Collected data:
◆ ◆ ◆ ◆

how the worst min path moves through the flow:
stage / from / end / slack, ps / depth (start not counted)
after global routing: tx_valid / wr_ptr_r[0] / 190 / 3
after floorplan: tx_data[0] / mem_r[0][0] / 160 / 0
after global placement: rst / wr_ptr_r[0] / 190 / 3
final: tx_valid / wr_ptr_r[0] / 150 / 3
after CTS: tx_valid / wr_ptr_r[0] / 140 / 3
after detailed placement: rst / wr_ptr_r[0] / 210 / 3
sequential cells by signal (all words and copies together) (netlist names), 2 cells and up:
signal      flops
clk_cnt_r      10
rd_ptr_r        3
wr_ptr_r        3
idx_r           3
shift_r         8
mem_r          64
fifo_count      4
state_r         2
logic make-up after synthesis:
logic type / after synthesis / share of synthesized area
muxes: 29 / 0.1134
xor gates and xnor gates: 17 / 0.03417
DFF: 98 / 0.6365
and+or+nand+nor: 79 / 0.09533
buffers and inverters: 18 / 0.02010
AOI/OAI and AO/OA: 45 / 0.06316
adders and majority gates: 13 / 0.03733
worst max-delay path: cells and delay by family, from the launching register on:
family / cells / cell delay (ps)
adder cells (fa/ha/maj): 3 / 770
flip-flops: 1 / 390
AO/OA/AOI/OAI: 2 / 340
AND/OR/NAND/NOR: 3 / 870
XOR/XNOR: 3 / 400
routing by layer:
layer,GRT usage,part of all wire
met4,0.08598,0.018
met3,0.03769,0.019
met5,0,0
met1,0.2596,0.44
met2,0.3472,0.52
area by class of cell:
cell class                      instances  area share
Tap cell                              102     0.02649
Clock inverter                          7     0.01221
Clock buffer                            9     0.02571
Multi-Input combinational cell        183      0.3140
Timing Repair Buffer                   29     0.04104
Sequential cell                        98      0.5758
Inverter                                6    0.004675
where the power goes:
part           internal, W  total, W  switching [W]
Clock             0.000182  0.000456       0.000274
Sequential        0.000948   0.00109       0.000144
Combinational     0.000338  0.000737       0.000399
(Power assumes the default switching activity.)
--- config.mk ---
export PLATFORM = sky130hd
export DESIGN_NAME = dm_arbiter
export DESIGN_NICKNAME = d
export VERILOG_FILES = /design/src/rtl/dm_arbiter.sv
export SDC_FILE = /design/constraint.sdc
export NUM_CORES = 1
export LEC_CHECK = 0
export CAP_MARGIN = 0
export CORE_ASPECT_RATIO = 0.75
export CORE_MARGIN = 10
export CORE_UTILIZATION = 35
export DETAILED_ROUTE_END_ITERATION = 10
export PLACE_DENSITY = 0.85
export SLEW_MARGIN = 0
export SYNTH_ARGS = -nofsm -noshare
export SYNTH_HDL_FRONTEND = slang
export SYNTH_SLANG_ARGS = --single-unit
export TNS_END_PERCENT = 50
--- constraint.sdc ---
create_clock -name clk -period 3.25 [get_ports clk]
set_input_delay 0.975 -clock clk [delete_from_list [all_inputs] [get_ports clk]]
set_output_delay 0.975 -clock clk [all_outputs]
set_load 0.02 [all_outputs]
<file path="src/rtl/idli_fetch_m_if.sv">
`default_nettype none
// idli_fetch_m_if: memory-interface and core-side signals of the fetch unit.
// The master modport is the fetch unit; slave is the memory/core side.
interface idli_fetch_m_if;
  logic [1:0]  i_fet_ctr;
  logic [3:0]  i_fet_data;
  logic        i_fet_data_vld;
  logic        o_fet_redirect;
  logic [3:0]  o_fet_addr;
  logic        i_fet_br_req;
  logic [15:0] i_fet_br_addr;
  logic [15:0] o_fet_instr;
  logic        o_fet_instr_vld;
  logic        i_fet_instr_rdy;
  logic [15:0] o_fet_pc;

  modport master (
    input  i_fet_ctr, i_fet_data, i_fet_data_vld, i_fet_br_req, i_fet_br_addr, i_fet_instr_rdy,
    output o_fet_redirect, o_fet_addr, o_fet_instr, o_fet_instr_vld, o_fet_pc
  );

  modport slave (
    output i_fet_ctr, i_fet_data, i_fet_data_vld, i_fet_br_req, i_fet_br_addr, i_fet_instr_rdy,
    input  o_fet_redirect, o_fet_addr, o_fet_instr, o_fet_instr_vld, o_fet_pc
  );
endinterface
`default_nettype wire

</file>
<file path="src/rtl/idli_fetch_m.sv">
`default_nettype none
// +----------------------------------------------------------------------+
// | idli_fetch_m: nibble-serial instruction fetch with 2-entry buffer.   |
// | Revision 1.0                                                         |
// +----------------------------------------------------------------------+
module idli_fetch_m (
  input  wire             i_fet_gck,
  input  wire             i_sqi_rst_n,
  idli_fetch_m_if.master  fet
);

  typedef enum logic [1:0] {
    RUN   = 2'd0,
    REDIR = 2'd1,
    ADDR  = 2'd2,
    WAIT  = 2'd3
  } state_t;

  state_t      state;
  logic [15:0] target;
  logic [15:0] fetch_pc;
  logic [11:0] partial;
  logic [15:0] buf_instr [2];
  logic [15:0] buf_pc    [2];
  logic [1:0]  count;

  logic [1:0]  ctr;
  logic        vld;
  logic        push;
  logic        pop;
  logic        overflow;
  logic        accept;
  logic [15:0] word;
  logic [3:0]  addr_nib;

  assign ctr      = fet.i_fet_ctr;
  assign vld      = fet.i_fet_data_vld;
  assign pop      = (count != 2'd0) && fet.i_fet_instr_rdy;
  assign push     = (state == RUN) && vld && (ctr == 2'd3);
  assign overflow = push && (count == 2'd2) && !pop;
  assign accept   = push && !overflow;
  assign word     = {fet.i_fet_data, partial};

  always_comb begin
    addr_nib = 4'd0;
    if (state == ADDR) begin
      case (ctr)
        2'd0:    addr_nib = target[15:12];
        2'd1:    addr_nib = target[11:8];
        2'd2:    addr_nib = target[7:4];
        default: addr_nib = target[3:0];
      endcase
    end
  end

  // Redirect is gated by reset so the pulse cannot appear while held in reset.
  assign fet.o_fet_redirect  = i_sqi_rst_n && (state == REDIR) && (ctr == 2'd3);
  assign fet.o_fet_addr      = addr_nib;
  assign fet.o_fet_instr_vld = (count != 2'd0);
  assign fet.o_fet_instr     = (count != 2'd0) ? buf_instr[0] : 16'd0;
  assign fet.o_fet_pc        = (count != 2'd0) ? buf_pc[0]    : 16'd0;

  always_ff @(posedge i_fet_gck or negedge i_sqi_rst_n) begin
    if (!i_sqi_rst_n) begin
      state        <= REDIR;
      target       <= 16'd0;
      fetch_pc     <= 16'd0;
      partial      <= 12'd0;
      count        <= 2'd0;
      buf_instr[0] <= 16'd0;
      buf_instr[1] <= 16'd0;
      buf_pc[0]    <= 16'd0;
      buf_pc[1]    <= 16'd0;
    end else if (fet.i_fet_br_req) begin
      state    <= REDIR;
      target   <= fet.i_fet_br_addr;
      fetch_pc <= fet.i_fet_br_addr;
      partial  <= 12'd0;
      count    <= 2'd0;
    end else begin
      case (state)
        REDIR: if (ctr == 2'd3) state <= ADDR;
        ADDR:  if (ctr == 2'd3) state <= WAIT;
        WAIT:  if (vld && ctr == 2'd3) state <= RUN;
        RUN: begin
          if (!vld) begin
            state   <= WAIT;
            partial <= 12'd0;
          end else begin
            case (ctr)
              2'd0: partial[3:0]  <= fet.i_fet_data;
              2'd1: partial[7:4]  <= fet.i_fet_data;
              2'd2: partial[11:8] <= fet.i_fet_data;
              default: begin
                partial <= 12'd0;
                // A dropped word is refetched from its own address.
                if (overflow) begin
                  state  <= REDIR;
                  target <= fetch_pc;
                end else begin
                  fetch_pc <= fetch_pc + 16'd1;
                end
              end
            endcase
          end
        end
        default: state <= REDIR;
      endcase

      if (pop && accept) begin
        if (count == 2'd2) begin
          buf_instr[0] <= buf_instr[1];
          buf_pc[0]    <= buf_pc[1];
          buf_instr[1] <= word;
          buf_pc[1]    <= fetch_pc;
        end else begin
          buf_instr[0] <= word;
          buf_pc[0]    <= fetch_pc;
        end
      end else if (pop) begin
        buf_instr[0] <= buf_instr[1];
        buf_pc[0]    <= buf_pc[1];
        count        <= count - 2'd1;
      end else if (accept) begin
        buf_instr[count[0]] <= word;
        buf_pc[count[0]]    <= fetch_pc;
        count               <= count + 2'd1;
      end
    end
  end

endmodule
`default_nettype wire

</file>
<file path="src/flat_wrapper.sv">
// flat-port wrapper written by rule: the top's interface ports become plain ports
module idli_fetch_m_flat 
  (i_fet_gck, i_sqi_rst_n, fet_i_fet_ctr, fet_i_fet_data, fet_i_fet_data_vld, fet_i_fet_br_req, fet_i_fet_br_addr, fet_i_fet_instr_rdy, fet_o_fet_redirect, fet_o_fet_addr, fet_o_fet_instr, fet_o_fet_instr_vld, fet_o_fet_pc);
  idli_fetch_m_if fet_i ();
  input  wire i_fet_gck;
  input  wire i_sqi_rst_n;
  input wire logic [$bits(fet_i.i_fet_ctr)-1:0] fet_i_fet_ctr;
  input wire logic [$bits(fet_i.i_fet_data)-1:0] fet_i_fet_data;
  input wire logic [$bits(fet_i.i_fet_data_vld)-1:0] fet_i_fet_data_vld;
  input wire logic [$bits(fet_i.i_fet_br_req)-1:0] fet_i_fet_br_req;
  input wire logic [$bits(fet_i.i_fet_br_addr)-1:0] fet_i_fet_br_addr;
  input wire logic [$bits(fet_i.i_fet_instr_rdy)-1:0] fet_i_fet_instr_rdy;
  output wire logic [$bits(fet_i.o_fet_redirect)-1:0] fet_o_fet_redirect;
  output wire logic [$bits(fet_i.o_fet_addr)-1:0] fet_o_fet_addr;
  output wire logic [$bits(fet_i.o_fet_instr)-1:0] fet_o_fet_instr;
  output wire logic [$bits(fet_i.o_fet_instr_vld)-1:0] fet_o_fet_instr_vld;
  output wire logic [$bits(fet_i.o_fet_pc)-1:0] fet_o_fet_pc;
  assign fet_i.i_fet_ctr = fet_i_fet_ctr;
  assign fet_i.i_fet_data = fet_i_fet_data;
  assign fet_i.i_fet_data_vld = fet_i_fet_data_vld;
  assign fet_i.i_fet_br_req = fet_i_fet_br_req;
  assign fet_i.i_fet_br_addr = fet_i_fet_br_addr;
  assign fet_i.i_fet_instr_rdy = fet_i_fet_instr_rdy;
  assign fet_o_fet_redirect = fet_i.o_fet_redirect;
  assign fet_o_fet_addr = fet_i.o_fet_addr;
  assign fet_o_fet_instr = fet_i.o_fet_instr;
  assign fet_o_fet_instr_vld = fet_i.o_fet_instr_vld;
  assign fet_o_fet_pc = fet_i.o_fet_pc;
  idli_fetch_m u_core (.i_fet_gck(i_fet_gck), .i_sqi_rst_n(i_sqi_rst_n), .fet(fet_i));
endmodule
</file>
`src/rtl/uart_rx_ctrl_pkg.sv`:
```
`default_nettype none
// +----------------------------------------------------------------------------+
// | Module      : uart_rx_ctrl_pkg                                             |
// | Description : Shared types and constants for the UART receive sequencer.  |
// | Revision    : 1.0 - initial release                                        |
// +----------------------------------------------------------------------------+
package uart_rx_ctrl_pkg;

    typedef enum logic [2:0] {
        ST_IDLE   = 3'd0,
        ST_START  = 3'd1,
        ST_DATA   = 3'd2,
        ST_PARITY = 3'd3,
        ST_STOP   = 3'd4
    } rx_state_e;

    typedef enum logic [1:0] {
        CNT_HOLD = 2'd0,
        CNT_LOAD = 2'd1,
        CNT_INC  = 2'd2
    } cnt_mode_e;

    // Oversampling tick counts: mid start bit, last tick of a full bit period.
    localparam int START_MID = 7;
    localparam int BIT_LAST  = 15;

    // Maps a counter mode onto the {en, en_count} pair of the counter register.
    function automatic logic [1:0] cnt_drive(input cnt_mode_e mode);
        logic [1:0] drv;
        drv = 2'b00;
        case (mode)
            CNT_LOAD: drv = 2'b10;
            CNT_INC:  drv = 2'b11;
            default:  drv = 2'b00;
        endcase
        return drv;
    endfunction

endpackage
`default_nettype wire

```
`src/rtl/uart_rx_ctrl_if.sv`:
```
`default_nettype none
// +----------------------------------------------------------------------------+
// | Module      : uart_rx_ctrl_if                                              |
// | Description : Counter-register handshake and received-word outputs.       |
// | Revision    : 1.0 - initial release                                        |
// +----------------------------------------------------------------------------+
interface uart_rx_ctrl_if #(
    parameter int CNT_W = 8,
    parameter int DBIT  = 8
);
    logic             cnt_en;
    logic             cnt_en_count;
    logic [CNT_W-1:0] cnt_d;
    logic [CNT_W-1:0] cnt_q;
    logic [DBIT-1:0]  dout;
    logic             rx_done_tick;
    logic             frame_err;
    logic             parity_err;

    modport master (
        input  cnt_q,
        output cnt_en, cnt_en_count, cnt_d,
        output dout, rx_done_tick, frame_err, parity_err
    );

    modport slave (
        output cnt_q,
        input  cnt_en, cnt_en_count, cnt_d,
        input  dout, rx_done_tick, frame_err, parity_err
    );
endinterface
`default_nettype wire

```
`src/rtl/uart_rx_ctrl_rx_sync.sv`:
```
`default_nettype none
// +----------------------------------------------------------------------------+
// | Module      : rx_sync                                                      |
// | Description : Two-flop synchronizer for the serial line, resets to idle.  |
// | Revision    : 1.0 - initial release                                        |
// +----------------------------------------------------------------------------+
module rx_sync (
    input  wire logic clk,
    input  wire logic rst,
    input  wire logic d,
    output logic      q
);
    logic [1:0] sync_q;
    logic [1:0] sync_d;

    always_comb begin
        sync_d = {sync_q[0], d};
    end

    always_ff @(posedge clk or negedge rst) begin
        if (!rst) begin
            sync_q <= 2'b11;
        end else begin
            sync_q <= sync_d;
        end
    end

    assign q = sync_q[1];
endmodule
`default_nettype wire

```
`src/rtl/uart_rx_ctrl.sv`:
```
`default_nettype none
// +----------------------------------------------------------------------------+
// | Module      : uart_rx_ctrl                                                 |
// | Description : 16x oversampled UART receive sequencer driving an external  |
// |               loadable counter. Optional parity: UART_PARITY_EN.           |
// | Revision    : 1.0 - initial release                                        |
// +----------------------------------------------------------------------------+
module uart_rx_ctrl
    import uart_rx_ctrl_pkg::*;
#(
    parameter int DBIT    = 8,
    parameter int SB_TICK = 16,
    parameter int CNT_W   = 8,
    parameter int PAR_ODD = 0
) (
    input  wire logic      clk,
    input  wire logic      rst,
    input  wire logic      rx,
    input  wire logic      s_tick,
    uart_rx_ctrl_if.master bus
);
    localparam int               N_W      = $clog2(DBIT);
    localparam logic [N_W-1:0]   N_LAST   = N_W'(DBIT - 1);
    localparam logic [CNT_W-1:0] CNT_MID  = CNT_W'(START_MID);
    localparam logic [CNT_W-1:0] CNT_LAST = CNT_W'(BIT_LAST);
    localparam logic [CNT_W-1:0] CNT_STOP = CNT_W'(SB_TICK - 1);

    logic            rx_s;
    rx_state_e       state_q, state_d;
    logic [N_W-1:0]  n_q, n_d;
    logic [DBIT-1:0] shift_q, shift_d;
    logic [DBIT-1:0] dout_q, dout_d;
    logic            done_q, done_d;
    logic            ferr_q, ferr_d;
    cnt_mode_e       mode;

`ifdef UART_PARITY_EN
    localparam logic PAR_SENSE = (PAR_ODD != 0);
    logic par_q, par_d;
    logic perr_q, perr_d;
`endif

    rx_sync u_rx_sync (
        .clk (clk),
        .rst (rst),
        .d   (rx),
        .q   (rx_s)
    );

    always_comb begin
        state_d = state_q;
        n_d     = n_q;
        shift_d = shift_q;
        dout_d  = dout_q;
        ferr_d  = ferr_q;
        done_d  = 1'b0;
        mode    = CNT_HOLD;
`ifdef UART_PARITY_EN
        par_d   = par_q;
        perr_d  = perr_q;
`endif
        case (state_q)
            ST_IDLE: begin
                if (!rx_s) begin
                    mode    = CNT_LOAD;
                    state_d = ST_START;
                end
            end
            ST_START: begin
                if (s_tick) begin
                    if (bus.cnt_q == CNT_MID) begin
                        if (!rx_s) begin
                            mode    = CNT_LOAD;
                            n_d     = '0;
                            state_d = ST_DATA;
                        end else begin
                            state_d = ST_IDLE;
                        end
                    end else begin
                        mode = CNT_INC;
                    end
                end
            end
            ST_DATA: begin
                if (s_tick) begin
                    if (bus.cnt_q == CNT_LAST) begin
                        mode    = CNT_LOAD;
                        shift_d = {rx_s, shift_q[DBIT-1:1]};
                        if (n_q == N_LAST) begin
`ifdef UART_PARITY_EN
                            state_d = ST_PARITY;
`else
                            state_d = ST_STOP;
`endif
                        end else begin
                            n_d = n_q + N_W'(1);
                        end
                    end else begin
                        mode = CNT_INC;
                    end
                end
            end
`ifdef UART_PARITY_EN
            ST_PARITY: begin
                if (s_tick) begin
                    if (bus.cnt_q == CNT_LAST) begin
                        mode    = CNT_LOAD;
                        par_d   = rx_s;
                        state_d = ST_STOP;
                    end else begin
                        mode = CNT_INC;
                    end
                end
            end
`endif
            ST_STOP: begin
                if (s_tick) begin
                    if (bus.cnt_q == CNT_STOP) begin
                        dout_d  = shift_q;
                        ferr_d  = ~rx_s;
                        done_d  = 1'b1;
`ifdef UART_PARITY_EN
                        perr_d  = (^shift_q) ^ par_q ^ PAR_SENSE;
`endif
                        state_d = ST_IDLE;
                    end else begin
                        mode = CNT_INC;
                    end
                end
            end
            default: begin
                state_d = ST_IDLE;
            end
        endcase
    end

    always_ff @(posedge clk or negedge rst) begin
        if (!rst) begin
            state_q <= ST_IDLE;
            n_q     <= '0;
            shift_q <= '0;
            dout_q  <= '0;
            done_q  <= 1'b0;
            ferr_q  <= 1'b0;
`ifdef UART_PARITY_EN
            par_q   <= 1'b0;
            perr_q  <= 1'b0;
`endif
        end else begin
            state_q <= state_d;
            n_q     <= n_d;
            shift_q <= shift_d;
            dout_q  <= dout_d;
            done_q  <= done_d;
            ferr_q  <= ferr_d;
`ifdef UART_PARITY_EN
            par_q   <= par_d;
            perr_q  <= perr_d;
`endif
        end
    end

    assign {bus.cnt_en, bus.cnt_en_count} = cnt_drive(mode);
    assign bus.cnt_d        = '0;
    assign bus.dout         = dout_q;
    assign bus.rx_done_tick = done_q;
    assign bus.frame_err    = ferr_q;
`ifdef UART_PARITY_EN
    assign bus.parity_err   = perr_q;
`else
    assign bus.parity_err   = 1'b0;
`endif

endmodule
`default_nettype wire

```
`src/flat_wrapper.sv`:
```
// flat-port wrapper written by rule: the top's interface ports become plain ports
module uart_rx_ctrl_flat import uart_rx_ctrl_pkg::*;
#(
    parameter int DBIT    = 8,
    parameter int SB_TICK = 16,
    parameter int CNT_W   = 8,
    parameter int PAR_ODD = 0
)
  (clk, rst, rx, s_tick, bus_cnt_q, bus_cnt_en, bus_cnt_en_count, bus_cnt_d, bus_dout, bus_rx_done_tick, bus_frame_err, bus_parity_err);
  uart_rx_ctrl_if #(.CNT_W(CNT_W), .DBIT(DBIT)) bus_i ();
  input  wire logic clk;
  input  wire logic rst;
  input  wire logic rx;
  input  wire logic s_tick;
  input wire logic [$bits(bus_i.cnt_q)-1:0] bus_cnt_q;
  output wire logic [$bits(bus_i.cnt_en)-1:0] bus_cnt_en;
  output wire logic [$bits(bus_i.cnt_en_count)-1:0] bus_cnt_en_count;
  output wire logic [$bits(bus_i.cnt_d)-1:0] bus_cnt_d;
  output wire logic [$bits(bus_i.dout)-1:0] bus_dout;
  output wire logic [$bits(bus_i.rx_done_tick)-1:0] bus_rx_done_tick;
  output wire logic [$bits(bus_i.frame_err)-1:0] bus_frame_err;
  output wire logic [$bits(bus_i.parity_err)-1:0] bus_parity_err;
  assign bus_i.cnt_q = bus_cnt_q;
  assign bus_cnt_en = bus_i.cnt_en;
  assign bus_cnt_en_count = bus_i.cnt_en_count;
  assign bus_cnt_d = bus_i.cnt_d;
  assign bus_dout = bus_i.dout;
  assign bus_rx_done_tick = bus_i.rx_done_tick;
  assign bus_frame_err = bus_i.frame_err;
  assign bus_parity_err = bus_i.parity_err;
  uart_rx_ctrl #(.DBIT(DBIT), .SB_TICK(SB_TICK), .CNT_W(CNT_W), .PAR_ODD(PAR_ODD)) u_core (.clk(clk), .rst(rst), .rx(rx), .s_tick(s_tick), .bus(bus_i));
endmodule
```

◆ ◆ ◆ ◆

**What you have to do**
Return every line holding the word "path" from the records.

**Exercise answer**
how the worst min path moves through the flow:
worst max-delay path: cells and delay by family, from the launching register on:
<file path="src/rtl/idli_fetch_m_if.sv">
<file path="src/rtl/idli_fetch_m.sv">
<file path="src/flat_wrapper.sv">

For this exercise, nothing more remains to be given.